A articulação parlamentar foi motivada pela destituição, por parte da PF, da antiga divisão que chefiava os procedimentos investigatórios, o que englobava desdobramentos atrelados ao requerimento de abertura dos dados protegidos por sigilo de Fábio Luiz Lula da Silva, o Lulinha, herdeiro do chefe do Executivo, Luiz Inácio Lula da Silva (PT).
A guinada administrativa gerou descontentamento imediato no bloco opositor, que levantou suspeitas sobre as justificativas do afastamento em um período estratégico da coleta de provas.
Se o pleito de convocação formal obtiver o aval do plenário ou de colegiados, o comparecimento de Andrei Rodrigues à Câmara passa a ser uma obrigação legal. Sóstenes estuda qual comissão técnica servirá de palco para a tramitação do pedido.
Por meio de suas redes sociais, o representante fluminense asseverou que a modificação na chefia dos trabalhos investigativos levanta “questionamentos legítimos” e exigiu que o episódio receba o mesmo rigor analítico aplicado a fatos ocorridos na gestão do ex-mandatário Jair Bolsonaro (PL).
O deputado resgatou a controvérsia observada no ano de 2020, quando Bolsonaro articulou a destituição da chefia da Polícia Federal fluminense em meio a procedimentos que miravam seu círculo familiar e partidário.
“Quando Jair Bolsonaro tentou substituir um superintendente da Polícia Federal, houve reação imediata de setores políticos, da imprensa e até do STF sob o argumento de defesa da autonomia da PF. Agora, diante da troca do delegado responsável por investigações ligadas ao filho do atual presidente da República, o silêncio de muitos chama atenção”, criticou Sóstenes.

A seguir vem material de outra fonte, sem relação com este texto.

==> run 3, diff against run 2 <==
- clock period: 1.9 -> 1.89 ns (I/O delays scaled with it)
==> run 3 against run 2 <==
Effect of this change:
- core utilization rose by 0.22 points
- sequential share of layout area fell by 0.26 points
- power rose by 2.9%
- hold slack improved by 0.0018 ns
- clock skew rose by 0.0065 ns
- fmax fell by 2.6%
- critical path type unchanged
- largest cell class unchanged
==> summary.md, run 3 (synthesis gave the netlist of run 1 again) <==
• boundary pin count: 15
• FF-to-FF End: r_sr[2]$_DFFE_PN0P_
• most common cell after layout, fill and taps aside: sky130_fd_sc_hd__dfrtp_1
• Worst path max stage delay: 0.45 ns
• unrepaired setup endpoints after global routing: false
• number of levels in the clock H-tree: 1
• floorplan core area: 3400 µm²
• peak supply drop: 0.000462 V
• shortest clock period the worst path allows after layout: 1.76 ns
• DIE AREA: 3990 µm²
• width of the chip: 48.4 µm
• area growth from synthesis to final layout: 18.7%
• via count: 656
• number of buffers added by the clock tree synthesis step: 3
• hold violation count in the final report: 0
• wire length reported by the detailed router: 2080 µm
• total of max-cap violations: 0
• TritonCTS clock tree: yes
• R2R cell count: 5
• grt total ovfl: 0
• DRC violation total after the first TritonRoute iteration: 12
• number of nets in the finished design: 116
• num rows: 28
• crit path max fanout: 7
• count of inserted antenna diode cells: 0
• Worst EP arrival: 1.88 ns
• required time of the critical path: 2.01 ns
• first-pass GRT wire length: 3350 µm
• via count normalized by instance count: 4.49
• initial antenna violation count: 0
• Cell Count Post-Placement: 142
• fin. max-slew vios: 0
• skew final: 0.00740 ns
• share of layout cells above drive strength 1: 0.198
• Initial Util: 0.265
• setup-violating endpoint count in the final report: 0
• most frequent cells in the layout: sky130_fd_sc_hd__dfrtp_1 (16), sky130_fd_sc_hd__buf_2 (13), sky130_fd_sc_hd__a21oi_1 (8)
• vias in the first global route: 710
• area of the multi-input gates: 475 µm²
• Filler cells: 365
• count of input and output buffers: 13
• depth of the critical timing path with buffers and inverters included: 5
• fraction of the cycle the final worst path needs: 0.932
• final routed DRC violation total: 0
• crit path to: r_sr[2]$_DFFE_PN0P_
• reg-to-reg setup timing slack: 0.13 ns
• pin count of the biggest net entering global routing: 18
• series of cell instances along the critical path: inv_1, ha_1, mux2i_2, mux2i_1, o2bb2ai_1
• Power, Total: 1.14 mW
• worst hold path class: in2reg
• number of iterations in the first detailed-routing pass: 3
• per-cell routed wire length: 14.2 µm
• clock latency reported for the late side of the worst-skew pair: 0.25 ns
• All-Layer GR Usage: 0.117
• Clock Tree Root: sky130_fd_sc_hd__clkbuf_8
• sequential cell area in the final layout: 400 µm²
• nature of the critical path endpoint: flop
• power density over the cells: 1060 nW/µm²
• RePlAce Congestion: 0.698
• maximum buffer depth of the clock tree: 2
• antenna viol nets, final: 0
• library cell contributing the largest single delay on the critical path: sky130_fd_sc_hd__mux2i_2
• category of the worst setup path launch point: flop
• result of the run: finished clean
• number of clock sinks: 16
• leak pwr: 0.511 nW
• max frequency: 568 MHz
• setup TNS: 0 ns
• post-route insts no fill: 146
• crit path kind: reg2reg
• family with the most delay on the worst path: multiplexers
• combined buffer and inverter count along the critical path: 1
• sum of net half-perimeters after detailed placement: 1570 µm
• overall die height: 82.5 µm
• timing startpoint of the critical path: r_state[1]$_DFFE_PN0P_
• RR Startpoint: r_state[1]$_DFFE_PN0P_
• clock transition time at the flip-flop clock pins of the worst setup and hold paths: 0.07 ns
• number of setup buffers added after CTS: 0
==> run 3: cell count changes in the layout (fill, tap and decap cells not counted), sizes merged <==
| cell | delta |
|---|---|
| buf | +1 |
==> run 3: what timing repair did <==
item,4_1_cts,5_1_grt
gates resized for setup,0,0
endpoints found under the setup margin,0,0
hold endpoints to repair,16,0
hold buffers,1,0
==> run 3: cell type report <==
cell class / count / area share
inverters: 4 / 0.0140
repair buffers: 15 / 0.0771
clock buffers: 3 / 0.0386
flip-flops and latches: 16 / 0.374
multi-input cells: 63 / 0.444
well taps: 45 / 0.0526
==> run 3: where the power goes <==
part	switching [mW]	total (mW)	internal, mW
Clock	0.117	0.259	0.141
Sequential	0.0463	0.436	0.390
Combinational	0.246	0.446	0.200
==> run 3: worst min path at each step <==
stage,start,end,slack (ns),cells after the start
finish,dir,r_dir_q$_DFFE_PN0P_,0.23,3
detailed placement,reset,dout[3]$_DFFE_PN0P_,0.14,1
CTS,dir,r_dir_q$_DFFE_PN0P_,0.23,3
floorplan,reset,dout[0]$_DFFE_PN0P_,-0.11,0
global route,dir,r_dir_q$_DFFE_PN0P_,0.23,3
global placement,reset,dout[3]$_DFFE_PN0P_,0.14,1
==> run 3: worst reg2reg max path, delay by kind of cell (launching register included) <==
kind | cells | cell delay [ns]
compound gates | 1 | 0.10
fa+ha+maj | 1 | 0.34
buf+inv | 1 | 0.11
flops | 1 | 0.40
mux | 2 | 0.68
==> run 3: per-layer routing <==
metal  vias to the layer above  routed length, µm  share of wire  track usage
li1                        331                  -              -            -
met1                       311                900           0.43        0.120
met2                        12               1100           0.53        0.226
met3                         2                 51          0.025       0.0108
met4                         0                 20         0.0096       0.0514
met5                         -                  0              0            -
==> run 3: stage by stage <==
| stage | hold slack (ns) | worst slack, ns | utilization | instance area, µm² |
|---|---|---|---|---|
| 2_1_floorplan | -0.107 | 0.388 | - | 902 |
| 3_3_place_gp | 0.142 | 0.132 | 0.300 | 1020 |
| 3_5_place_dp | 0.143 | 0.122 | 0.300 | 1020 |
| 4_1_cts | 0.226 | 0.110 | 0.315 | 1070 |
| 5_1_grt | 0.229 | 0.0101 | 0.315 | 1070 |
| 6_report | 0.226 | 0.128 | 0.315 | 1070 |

O comandante do PL reforçou que a interpelação ao Congresso tem o objetivo de extrair “explicações claras” sobre o ocorrido, de modo a salvaguardar os inquéritos contra intromissões de caráter político.
Do outro lado, a Polícia Federal refutou taxativamente qualquer viés político ou ideológico no rearranjo interno.
Por meio de um comunicado oficial, a direção da corporação esclareceu que o repasse dos autos para a Coordenação de Inquéritos nos Tribunais Superiores (Cinq) visou unicamente conferir “maior eficiência e continuidade” ao andamento das diligências. Conforme a manifestação da PF, a Cinq detém um aparato estrutural definitivo e especializado na condução de processos de alta complexidade que correm perante a Suprema Corte.